Prime Minister Giuseppe Conte does not need an absolute majority to remain in office

Prime Minister Giuseppe Conte does not need an absolute majority to remain in office

Italian Prime Minister Giuseppe Conte survived a vote of confidence Tuesday but failed to secure an overall majority in parliament, leaving his ruling coalition more fragile than ever.

The government has been teetering on the brink of collapse since former premier Matteo Renzi withdrew his Italia Viva party last week, depriving Conte of his majority in the Senate.

Weeks of tensions over the government's handling of the coronavirus pandemic came to a head with a late-night vote of confidence in the upper chamber.
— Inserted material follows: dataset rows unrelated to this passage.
This is an optimization exercise on Yosys and OpenROAD, whose aim is small area, not a production implementation.
Only simulation tests tie the RTL to the original design; equivalence was not proved.
Power and IR drop assume default switching activity.

$ cat flow/flow/synth.tcl
# The standard flow's synthesis script (synth_recipe.tcl, sourced unchanged), with one
# change: Yosys's abc pass maps the logic with flow/abc_map.script, an
# area-recovering ABC script, instead of ORFS's speed script.
proc abc {args} {
  set i [lsearch -exact $args -script]
  if { $i >= 0 } {
    lset args [expr {$i + 1}] $::env(OWN_ABC_SCRIPT)
  }
  yosys abc {*}$args
}
source $::env(OWN_WORK)/synth_recipe.tcl
$ cat flow/flow/run.sh
#!/bin/bash
# Own layout flow: the standard layout (standard.sh) with these changes:
# - synthesis is the standard flow's own script, but ABC maps the logic with an
#   area-recovering script (flow/synth.tcl, flow/abc_map.script);
# - synthesis inserts no buffers on pass-through wires, so each port gets
#   only its own port buffer, the smallest buffer cell;
# - clock tree synthesis uses clkbuf_8 leaf buffers over larger sink
#   clusters and inserts no dummy loads.
# Each tool's output goes to the ORFS logs under orfs/logs; make's own
# output goes to flow_make.log.
set -euo pipefail
export OWN_WORK="$PWD"
export OWN_ABC_SCRIPT="$PWD/flow/abc_map.script"
export SYNTH_INSBUF=0
export BUFFER_PORTS_ARGS="-buffer_cell sky130_fd_sc_hd__buf_1"
export CTS_ARGS="-sink_clustering_enable -repair_clock_nets -dont_use_dummy_load -sink_clustering_size 16 -sink_clustering_max_diameter 60 -buf_list sky130_fd_sc_hd__clkbuf_8"
bash standard.sh SYNTH_SCRIPT="$PWD/flow/synth.tcl" finish > flow_make.log 2>&1
$ cat flow/design.v
module juletre_sfd (
    input  wire       clk,
    input  wire       rst,
    input  wire       rx_valid,
    input  wire [7:0] rx_data,
    input  wire       sig_take,
    input  wire [3:0] pkt_rd_addr,
    output reg  [7:0] pkt_rd_data,
    output reg        pkt_rd_ok,
    output reg        new_data,
    output wire       evt_commit,
    output wire       evt_crc_fail,
    output wire       evt_rx_overrun
);
    reg [7:0] ring [0:31];
    reg [5:0] count;
    reg [7:0] x_head;    
    reg [7:0] x_crc;     
    reg       pay;
    reg [4:0] st;
    reg [5:0] len;       
    reg [7:0] pkt [0:15];
    reg       pkt_all;   
    wire       empty = (count == 6'd0);
    wire       full  = count[5];
    wire       push  = rx_valid && !full;
    wire       shift = push && !rst;
    assign evt_rx_overrun = rx_valid && full;
    wire [4:0] head_slot = count[4:0] - 5'd1;
    wire [7:0] raw_head  = ring[head_slot];
    wire [7:0] head_byte = raw_head ^ x_head;
    wire       hdr_phase = !pay && (st[2:0] != 3'd7);
    wire       chk_phase = !pay && (st[2:0] == 3'd7);
    wire       enough    = (count >= len);
    wire [4:0] last_slot = count[4:0] - len[4:0];
    wire [7:0] x_last    = (len == 6'd0) ? x_head : ring[last_slot];
    wire       crc_ok    = (x_last == x_crc);
    wire       chk_pass  = chk_phase && enough && crc_ok;
    wire       pay_step  = chk_pass || pay;
    wire [4:0] k         = pay ? st : 5'd0;
    wire       k_in_pay  = ({1'b0, k} < len);
    wire       pkt_we    = chk_pass || (pay && !st[4]);
    wire [7:0] pkt_wdata = k_in_pay ? head_byte : 8'h00;
    wire       last      = pay && ((len[5:4] == 2'b00 || len == 6'd16) ? (st == 5'd15)
                                                                         : ({1'b0, st} == len - 6'd1));
    wire hdr_pop = hdr_phase && !empty;
    wire pop     = hdr_pop || (pay_step && k_in_pay);
    assign evt_commit   = last;
    assign evt_crc_fail = chk_phase && enough && !crc_ok;
    reg [7:0] magic;
    always @* begin
        case (st[1:0])
            2'd0: magic = 8'h55;   
            2'd1: magic = 8'h41;   
            2'd2: magic = 8'h52;   
            default: magic = 8'h54;   
        endcase
    end
    wire [3:0] pkt_done = (pay && !st[4]) ? st[3:0] : 4'd0;
    wire [3:0] pkt_slot = pkt_rd_addr - pkt_done;
    integer i;
    always @(posedge clk) begin
        if (shift) begin
            for (i = 31; i > 0; i = i - 1)
                ring[i] <= ring[i-1];
            ring[0] <= rx_data ^ (empty ? x_head : ring[0]);
        end
        if (pkt_we) begin
            for (i = 0; i < 15; i = i + 1)
                pkt[i] <= pkt[i+1];
            pkt[15] <= pkt_wdata;
        end
        pkt_rd_data <= pkt[pkt_slot];
        if (hdr_pop && st[2:0] == 3'd4)
            len <= (head_byte > 8'd32) ? 6'd63 : head_byte[5:0];
        if (hdr_pop && st[2:0] == 3'd5 && head_byte != 8'h00)
            len <= 6'd63;
        if (hdr_pop && st[2:0] == 3'd6)
            x_crc <= x_head;
        if (pop)
            x_head <= raw_head;
    end
    always @(posedge clk) begin
        if (rst) begin
            count     <= 6'd0;
            pay       <= 1'b0;
            st        <= 5'd0;
            pkt_all   <= 1'b0;
            pkt_rd_ok <= 1'b0;
            new_data  <= 1'b0;
        end else begin
            count <= count + push - pop;
            if (hdr_pop) begin
                if (st[2]) begin
                    st <= st + 5'd1;
                end else if (head_byte == magic) begin
                    st <= st + 5'd1;
                end else begin
                    st <= 5'd0;   
                end
            end else if (evt_crc_fail) begin
                st <= 5'd0;
            end else if (pay_step) begin
                if (last) begin
                    pay <= 1'b0;
                    st  <= 5'd0;
                end else begin
                    pay <= 1'b1;
                    st  <= k + 5'd1;
                end
            end
            pkt_all   <= pkt_all || last;
            pkt_rd_ok <= pkt_all || (pay && ({1'b0, pkt_rd_addr} < st));
            new_data  <= last || (new_data && !sig_take);
        end
    end
endmodule
module juletre_bse (
    input  wire        clk,
    input  wire        rst,
    input  wire [23:0] cfg_chan_map,
    input  wire        cfg_polarity,
    input  wire [7:0]  cfg_reset_delay_us,
    input  wire        pix_we,
    input  wire [4:0]  pix_addr,
    input  wire [7:0]  pix_wdata,
    input  wire        enc_start,
    input  wire [7:0]  enc_byte,
    output wire [31:0] enc_word,
    input  wire [5:0]  fb_rd_addr,
    output wire [31:0] fb_rd_data,
    output reg         fb_rd_ok,
    input  wire        tx_start,
    output wire        tx_out,
    output reg         tx_busy,
    output reg         enc_ready,
    output reg         enc_busy,
    output wire [1:0]  enc_status
);
    reg [1:0] chan [0:2];
    reg       polarity;
    reg [3:0] rwords;
    wire [5:0] fb_last = {rwords[3], ~rwords[3], ~rwords[3], rwords[2:0]};
    reg [7:0]  cv    [1:24];
    reg [7:0]  fbd   [0:23];
    reg        fb_all;   
    reg       enc_done;
    reg [5:0] enc_pos;
    assign enc_status = {1'b0, enc_done};
    wire [8:0] cfg_rwords = ({1'b0, cfg_reset_delay_us} + 9'd19) / 9'd20;
    wire       cfg_ok     = (cfg_chan_map[7:2] == 6'd0) && (cfg_chan_map[15:10] == 6'd0) &&
                            (cfg_chan_map[23:18] == 6'd0);
    function [31:0] enc_s;
        input [7:0] s;
        input       b3;
        input       b0;
        integer i;
        reg [31:0] pre;
        begin
            for (i = 0; i < 8; i = i + 1)
                pre[4*i +: 4] = {b3, s[i], s[i], b0};
            enc_s = {pre[15:0], pre[31:16]};
        end
    endfunction
    assign enc_word = enc_s(enc_byte ^ {8{polarity}}, ~polarity, polarity);
    wire       is_data = (enc_pos != 6'd0) && (enc_pos <= 6'd24);
    wire [7:0] pval     = cv[enc_pos];
    wire [7:0] cv_wdata = rst ? 8'h00 : pix_wdata;
    reg [2:0] ch_hit;
    integer c;
    always @* begin
        for (c = 0; c < 3; c = c + 1)
            ch_hit[c] = pix_we && (pix_addr[1:0] != 2'd3) && (pix_addr[1:0] == chan[c] - 2'd1);
    end
    wire       step_last = enc_busy && (enc_pos == fb_last);
    wire [4:0] fb_done = (enc_busy && is_data) ? enc_pos[4:0] - 5'd1 : 5'd0;
    function [4:0] fb_slot;
        input [5:0] a;
        reg   [5:0] d;
        begin
            d = a - 6'd1 - {1'b0, fb_done};
            fb_slot = d[5] ? d[4:0] + 5'd24 : d[4:0];
        end
    endfunction
    reg  [11:0] tx_cnt;
    wire [5:0]  tx_word = tx_cnt[11:6];
    wire [4:0]  tx_slot = tx_cnt[5:1];
    wire        tx_data = (tx_word != 6'd0) && (tx_word <= 6'd24);
    wire [7:0]  tx_byte = fbd[fb_slot(tx_word)];
    reg         tx_level;
    always @* begin
        case (tx_slot[1:0])
            2'd0: tx_level = ~polarity;
            2'd3: tx_level = polarity;
            default: tx_level = tx_byte[3'd7 - tx_slot[4:2]];
        endcase
        if (!tx_data)
            tx_level = polarity;
    end
    assign tx_out = tx_busy ? tx_level : polarity;
    wire tx_end = (tx_cnt == {fb_last, 6'b111111});
    reg [7:0] rd_s;
    reg       rd_b3;
    wire      rd_data = (fb_rd_addr != 6'd0) && (fb_rd_addr <= 6'd24);
    assign fb_rd_data = enc_s(rd_s, rd_b3, polarity);
    always @(posedge clk) begin
        for (c = 0; c < 24; c = c + 1)
            if (rst || (ch_hit[c % 3] && pix_addr[4:2] == c / 3))
                cv[c + 1] <= cv_wdata;
        if (enc_busy && is_data) begin
            for (c = 0; c < 23; c = c + 1)
                fbd[c] <= fbd[c + 1];
            fbd[23] <= pval ^ {8{polarity}};
        end
        rd_s  <= rd_data ? fbd[fb_slot(fb_rd_addr)] : {8{polarity}};
        rd_b3 <= rd_data ^ polarity;
        enc_pos <= (enc_busy && !step_last && !rst) ? enc_pos + 6'd1 : 6'd0;
        tx_cnt  <= (tx_busy && !rst) ? tx_cnt + 12'd1 : 12'd0;
    end
    always @(posedge clk) begin
        if (rst) begin
            chan[0]   <= cfg_chan_map[1:0];
            chan[1]   <= cfg_chan_map[9:8];
            chan[2]   <= cfg_chan_map[17:16];
            polarity  <= cfg_polarity;
            rwords    <= cfg_rwords[3:0];
            enc_ready <= cfg_ok;
            fb_all    <= 1'b0;
            enc_busy  <= 1'b0;
            enc_done  <= 1'b0;
            fb_rd_ok  <= 1'b0;
            tx_busy   <= 1'b0;
        end else begin
            if (enc_busy) begin
                if (step_last) begin
                    enc_busy <= 1'b0;
                    enc_done <= 1'b1;
                    fb_all   <= 1'b1;
                end
            end else if (enc_start && enc_ready) begin
                enc_busy <= 1'b1;
                enc_done <= 1'b0;
            end
            fb_rd_ok <= enc_ready && (fb_rd_addr <= fb_last) &&
                        (fb_all || (enc_busy && fb_rd_addr < enc_pos));
            if (tx_busy) begin
                if (tx_end)
                    tx_busy <= 1'b0;
            end else if (tx_start && enc_done) begin
                tx_busy <= 1'b1;
            end
        end
    end
endmodule
module juletre (
    input  wire        clk,
    input  wire        rst,
    input  wire [23:0] cfg_chan_map,
    input  wire        cfg_polarity,
    input  wire [7:0]  cfg_reset_delay_us,
    input  wire        rx_valid,
    input  wire [7:0]  rx_data,
    input  wire        sig_take,
    input  wire [3:0]  pkt_rd_addr,
    output wire [7:0]  pkt_rd_data,
    output wire        pkt_rd_ok,
    output wire        new_data,
    output wire        evt_commit,
    output wire        evt_crc_fail,
    output wire        evt_rx_overrun,
    input  wire        pix_we,
    input  wire [4:0]  pix_addr,
    input  wire [7:0]  pix_wdata,
    input  wire        enc_start,
    input  wire [7:0]  enc_byte,
    output wire [31:0] enc_word,
    input  wire [5:0]  fb_rd_addr,
    output wire [31:0] fb_rd_data,
    output wire        fb_rd_ok,
    input  wire        tx_start,
    output wire        tx_out,
    output wire        tx_busy,
    output wire        enc_ready,
    output wire        enc_busy,
    output wire [1:0]  enc_status
);
    juletre_sfd u_sfd (
        .clk(clk), .rst(rst),
        .rx_valid(rx_valid), .rx_data(rx_data), .sig_take(sig_take),
        .pkt_rd_addr(pkt_rd_addr), .pkt_rd_data(pkt_rd_data), .pkt_rd_ok(pkt_rd_ok),
        .new_data(new_data), .evt_commit(evt_commit), .evt_crc_fail(evt_crc_fail),
        .evt_rx_overrun(evt_rx_overrun)
    );
    juletre_bse u_bse (
        .clk(clk), .rst(rst),
        .cfg_chan_map(cfg_chan_map), .cfg_polarity(cfg_polarity),
        .cfg_reset_delay_us(cfg_reset_delay_us),
        .pix_we(pix_we), .pix_addr(pix_addr), .pix_wdata(pix_wdata),
        .enc_start(enc_start), .enc_byte(enc_byte), .enc_word(enc_word),
        .fb_rd_addr(fb_rd_addr), .fb_rd_data(fb_rd_data), .fb_rd_ok(fb_rd_ok),
        .tx_start(tx_start), .tx_out(tx_out), .tx_busy(tx_busy),
        .enc_ready(enc_ready), .enc_busy(enc_busy), .enc_status(enc_status)
    );
endmodule
$ cat flow/constraint.sdc
create_clock -name core_clock -period 12.0 [get_ports {clk}]
set_input_delay 2.4000 -clock core_clock [delete_from_list [all_inputs] [get_ports {clk}]]
set_output_delay 2.4000 -clock core_clock [all_outputs]
set_load 0.01 [all_outputs]
$ cat flow/config.mk
export PLATFORM = sky130hd
export DESIGN_NAME = juletre
export DESIGN_NICKNAME = juletre
export VERILOG_FILES = /design/flow/design.v
export SDC_FILE = /design/flow/constraint.sdc
export NUM_CORES = 4
export LEC_CHECK = 0
export CAP_MARGIN = 20
export CORE_MARGIN = 2
export CORE_UTILIZATION = 70
export PLACE_DENSITY = 0.8
export SLEW_MARGIN = 20
$ cat flow/flow/abc_map.script
&get -n
&st
&dch -f
&nf -R 1000
&put
mfs2 -a
&get -n
&st
&dch -f
&nf -R 1000
&put
mfs2 -a
&get -n
&st
&dch -f
&nf -R 1000
&put
mfs2 -a
&get -n
&st
&dch -f
&nf -R 1000
&put
mfs2 -a
&get -n
&st
&dch -f
&nf -R 1000
&put
$ cat flow/standard.sh
#!/bin/bash
# synth_recipe.tcl (not shown) runs the flow's synth.tcl, then flattens the netlist and writes it again
# the make line also repeats each setting of config.mk as NAME=value (left out here)
make -C /OpenROAD-flow-scripts/flow DESIGN_CONFIG=/design/flow/config.mk WORK_HOME=/design/flow/orfs CLKGATE_MAP_FILE= SYNTH_SCRIPT=/design/flow/synth_recipe.tcl "${@:-finish}"
==> implementation parameters, run 1 <==
Parameter                              Value

Status
  Run status ... finished clean

Timing
  Transition time at the pin with the least slew margin ... approximately 1300 ps
  Setup violations, final ... 0
  Max-slew violation count ... 0
  Fin crit share ... between 80 and 90%
  Worst relative slew slack ... between 10% and 20%
  Setup repair after global routing missed its margin ... no
  Setup Skew ... approximately 67 ps
  Post-layout min period ... just under 10,000 ps
  Number of hold violations in the final report ... 0
  Setup total negative slack ... 0 ps
  Timing-limited maximum frequency ... roughly 0.10 GHz

Global routing
  Pin count of the biggest net entering global routing ... 97
  Initial antenna violation count ... 4
  Met3 Track Usage GR ... between 10% and 20%
  Global Route met2 Usage ... 62.5%
  First-pass GRT wire length ... between 150 and 200 mm
  Overall routing resource usage ... 41.6%
  GR peak layer ... met2
  GRT Residual Overflow ... 0
  Met1 track demand over resource in global routing ... about 56%
  Vias in the first global route ... approximately 26,000

Worst setup path
  Cell with the largest stage delay on the worst path ... sky130_fd_sc_hd__nor2_1
  Stage delay of the slowest cell on the critical path ... around 800 ps
  Element type at the critical path start ... flop
  Setup CP Type ... reg -> out
  Reg-to-Reg Start ... u_sfd.len[0]$_SDFFE_PP1P_
  CP max FO ... 33
  Worst path required time ... 9600 ps
  FF-to-FF path depth ... 34
  Register-to-register setup slack ... roughly 3300 ps
  Crit. End Element ... output pin
  Worst path top cell family by delay ... simple AND/OR/NAND/NOR gates
  Buffers & Inverters on Critical Path ... 2
  Data arrival time of the critical path ... roughly 7300 ps
  Endpoint of the worst-slack reg-to-reg timing path ... u_sfd.count[5]$_SDFF_PP0_

Die
  Die Footprint ... 53,000 um2
  Boundary pin count ... around 160
  Cell Rows ... 82
  CORE AREA ... around 50,000 um2
  Initial core utilization ... between 70% and 80%
  Vertical die dimension ... ~230 um
  Horiz. Die Dim ... around 230 um

Clock tree
  CTS tree ... yes
  Post-CTS setup buffer count ... 0
  H-tree depth reported by CTS ... 3
  Clock tree root buffer cell ... sky130_fd_sc_hd__clkbuf_8
  Clk Latency, worst-skew pair ... between 600 and 700 ps
  Number of buffers inserted during clock tree synthesis ... 66
  TritonCTS Sinks ... roughly 860
  Maximum clock path buffer count ... 3
  Clock slew at reported path FFs ... roughly 110 ps
  Resized cells post-CTS ... 0
  CTS Hold Bufs ... 0

Synth
  Distinct cell type count of the synthesized netlist ... 47
  Ys flop type ... sky130_fd_sc_hd__edfxtp_1
  Sequential-to-total area share from yosys stat ... between 70 and 80%
  Parity-gate share of the synthesized area counting xor and xnor cells ... roughly 2.7%
  Area share of the largest cell type after synthesis ... between 60% and 70%
  Net count of the mapped netlist ... around 2,600
  Cell type with the largest total area after synthesis ... sky130_fd_sc_hd__edfxtp_1
  Share of synthesized cell area in full adder, half adder and majority cells ... about 2.5%
  Post-synthesis async set-or-reset flop share ... 0%
  Post-synthesis average cell area ... 14.7 um2
  Number of synthesized flops with an enable pin ... 796
  Cell count after synthesis ... 2,443
  Fraction of synthesized area in multiplexers ... less than 1%
  Area fraction in compound gates after synthesis ... 14.8%
  Simple-Gate Fraction of Synth Area ... 8.86%
  Leading post-synthesis cells by cell area ... sky130_fd_sc_hd__edfxtp_1, sky130_fd_sc_hd__a222oi_1, sky130_fd_sc_hd__a22oi_1, sky130_fd_sc_hd__dfxtp_1, sky130_fd_sc_hd__ha_1
  Main combinational cell family by area after synthesis ... compound AO/OA/AOI/OAI gates
  #FFs+latches synth ... 857
  YS warnings ... 15
  Area of the mapped netlist ... 35,800 um2

Min path
  Hold EP ... u_sfd.pkt[9][2]$_DFFE_PP_
  Worst hold path cell count ... 0
  Startpoint of the worst hold path ... u_sfd.pkt[10][2]$_DFFE_PP_
  Worst min-delay path class ... reg -> reg

Finish
  Leading cell types in the layout, fill and taps excluded ... sky130_fd_sc_hd__edfxtp_1, sky130_fd_sc_hd__a222oi_1, sky130_fd_sc_hd__nor2_1, sky130_fd_sc_hd__a22oi_1, sky130_fd_sc_hd__buf_1
  Ratio of cells with drive above 1 in the final layout ... ~5.8%
  Area growth syn-to-layout ... 8.46%
  Number of nets in the finished design ... between 2,000 and 3,000
  Most common cell after layout, fill and taps aside ... sky130_fd_sc_hd__edfxtp_1
  Fill cell instance count of the final layout ... 2,767
  Diodes inserted ... 0

Detailed routing
  Detailed router's first-iteration violation count ... between 7,000 and 8,000
  Via Count ... 27,200
  Detail Route Antenna Nets ... 0
  Post-DR vias/cell ... roughly 8.0
  Detailed-router iteration count before antenna repair ... 17
  DRT Wirelength ... roughly 110 mm
  Post-route DRC violation count ... 0
  Routed wirelength normalized by instance count ... between 30 and 40 um

Placed design
  HPWL after detailed placement ... 75.5 mm
  Buffers added on ports ... between 150 and 200
  Routability-driven placement congestion ratio ... between 1 and 1.5

Power
  PwrDens ... 210 nW/um2
  Worst vdd ir ... about 0.00017 V
  Overall Power ... slightly above 0.008 W
  P_leak ... 12.6 nW

Job
  Max-cap violation count ... 0
-- how the worst max path moves through the flow --
| stage | startpoint | to | slack (ps) | depth (start not counted) |
|---|---|---|---|---|
| after floorplan | u_bse.enc_pos[0]$_SDFF_PN0_ | tx_out | 10 | 27 |
| after CTS | u_bse.enc_pos[0]$_SDFF_PN0_ | tx_out | 2490 | 29 |
| after global routing | u_bse.enc_pos[0]$_SDFF_PN0_ | tx_out | 1850 | 29 |
| after global placement | u_bse.enc_pos[0]$_SDFF_PN0_ | tx_out | 3490 | 29 |
| after detailed placement | u_bse.enc_pos[0]$_SDFF_PN0_ | tx_out | 3260 | 29 |
| final | u_bse.enc_pos[0]$_SDFF_PN0_ | tx_out | 2300 | 29 |
-- registers in the layout (all words and copies together) (netlist names), 4 cells and up --
name	count
u_sfd.ring	256
u_bse.cv	192
u_bse.fbd	192
u_sfd.pkt	128
u_bse.tx_cnt	12
u_bse.rd_s	8
u_sfd.pkt_rd_data	8
u_sfd.x_crc	8
u_sfd.x_head	8
u_bse.chan	6
u_bse.enc_pos	6
u_sfd.count	6
u_sfd.len	6
u_sfd.st	5
u_bse.rwords	4
-- cells by family after synthesis --
logic type | Yosys count
AOI/OAI and AO/OA | 666
DFF | 857
xor gates and xnor gates | 110
and+or+nand+nor | 667
adders and majority gates | 70
buffers and inverters | 62
other | 1
muxes | 10
-- synth_stat cells (2+ instances only) --
library cell	n
sky130_fd_sc_hd__dfxtp_1	61
sky130_fd_sc_hd__nor2b_1	22
sky130_fd_sc_hd__or3_1	5
sky130_fd_sc_hd__nand2b_1	18
sky130_fd_sc_hd__a222oi_1	218
sky130_fd_sc_hd__a2bb2oi_1	2
sky130_fd_sc_hd__a22o_1	15
sky130_fd_sc_hd__o21bai_1	16
sky130_fd_sc_hd__and4_1	5
sky130_fd_sc_hd__a21o_1	16
sky130_fd_sc_hd__nand3_1	93
sky130_fd_sc_hd__a31oi_1	11
sky130_fd_sc_hd__clkinv_1	62
sky130_fd_sc_hd__edfxtp_1	796
sky130_fd_sc_hd__or2_0	7
sky130_fd_sc_hd__o21a_1	7
sky130_fd_sc_hd__a22oi_1	168
sky130_fd_sc_hd__ha_1	65
sky130_fd_sc_hd__xnor2_1	67
sky130_fd_sc_hd__a21boi_0	4
sky130_fd_sc_hd__o22ai_1	6
sky130_fd_sc_hd__nor2_1	196
sky130_fd_sc_hd__a21oi_1	78
sky130_fd_sc_hd__o21ai_0	47
sky130_fd_sc_hd__a211oi_1	4
sky130_fd_sc_hd__o211ai_1	6
sky130_fd_sc_hd__nand4_1	72
sky130_fd_sc_hd__nor3b_1	8
sky130_fd_sc_hd__and3b_1	3
sky130_fd_sc_hd__fa_1	5
sky130_fd_sc_hd__a2111oi_0	5
sky130_fd_sc_hd__nor4_1	11
sky130_fd_sc_hd__nand3b_1	7
sky130_fd_sc_hd__o31ai_1	2
sky130_fd_sc_hd__nand2_1	150
sky130_fd_sc_hd__xor2_1	43
sky130_fd_sc_hd__a221o_1	3
sky130_fd_sc_hd__and2_0	8
sky130_fd_sc_hd__mux2i_1	10
sky130_fd_sc_hd__nor3_1	46
sky130_fd_sc_hd__a221oi_1	56
sky130_fd_sc_hd__and3_1	14
-- power by group --
group | internal (W) | switching, W | total [W] | leakage [nW]
sequential | 0.00354 | 0.000186 | 0.00373 | 8.01
clock | 0.000496 | 0.000887 | 0.00138 | 0.475
combinational | 0.00101 | 0.00205 | 0.00306 | 4.09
Conte won by 156 votes to 140, but only after almost all Italia Viva's senators abstained. Perhaps even more crucially, the result fell short of the 161 needed for an overall majority.

Twin threats

The Italian PM was quick to turn his attention to the challenges that lie ahead. "Italy doesn't have a minute to lose," he tweeted. "Immediately to work to overcome the health emergency and the economic crisis. Priority to vaccine plan and recovery plan."

Leading a minority government could make it difficult for Conte to pass crucial legislation. It also leaves him vulnerable to future parliamentary ambushes, especially as Italy fights to contain one of the world's worst coronavirus outbreaks.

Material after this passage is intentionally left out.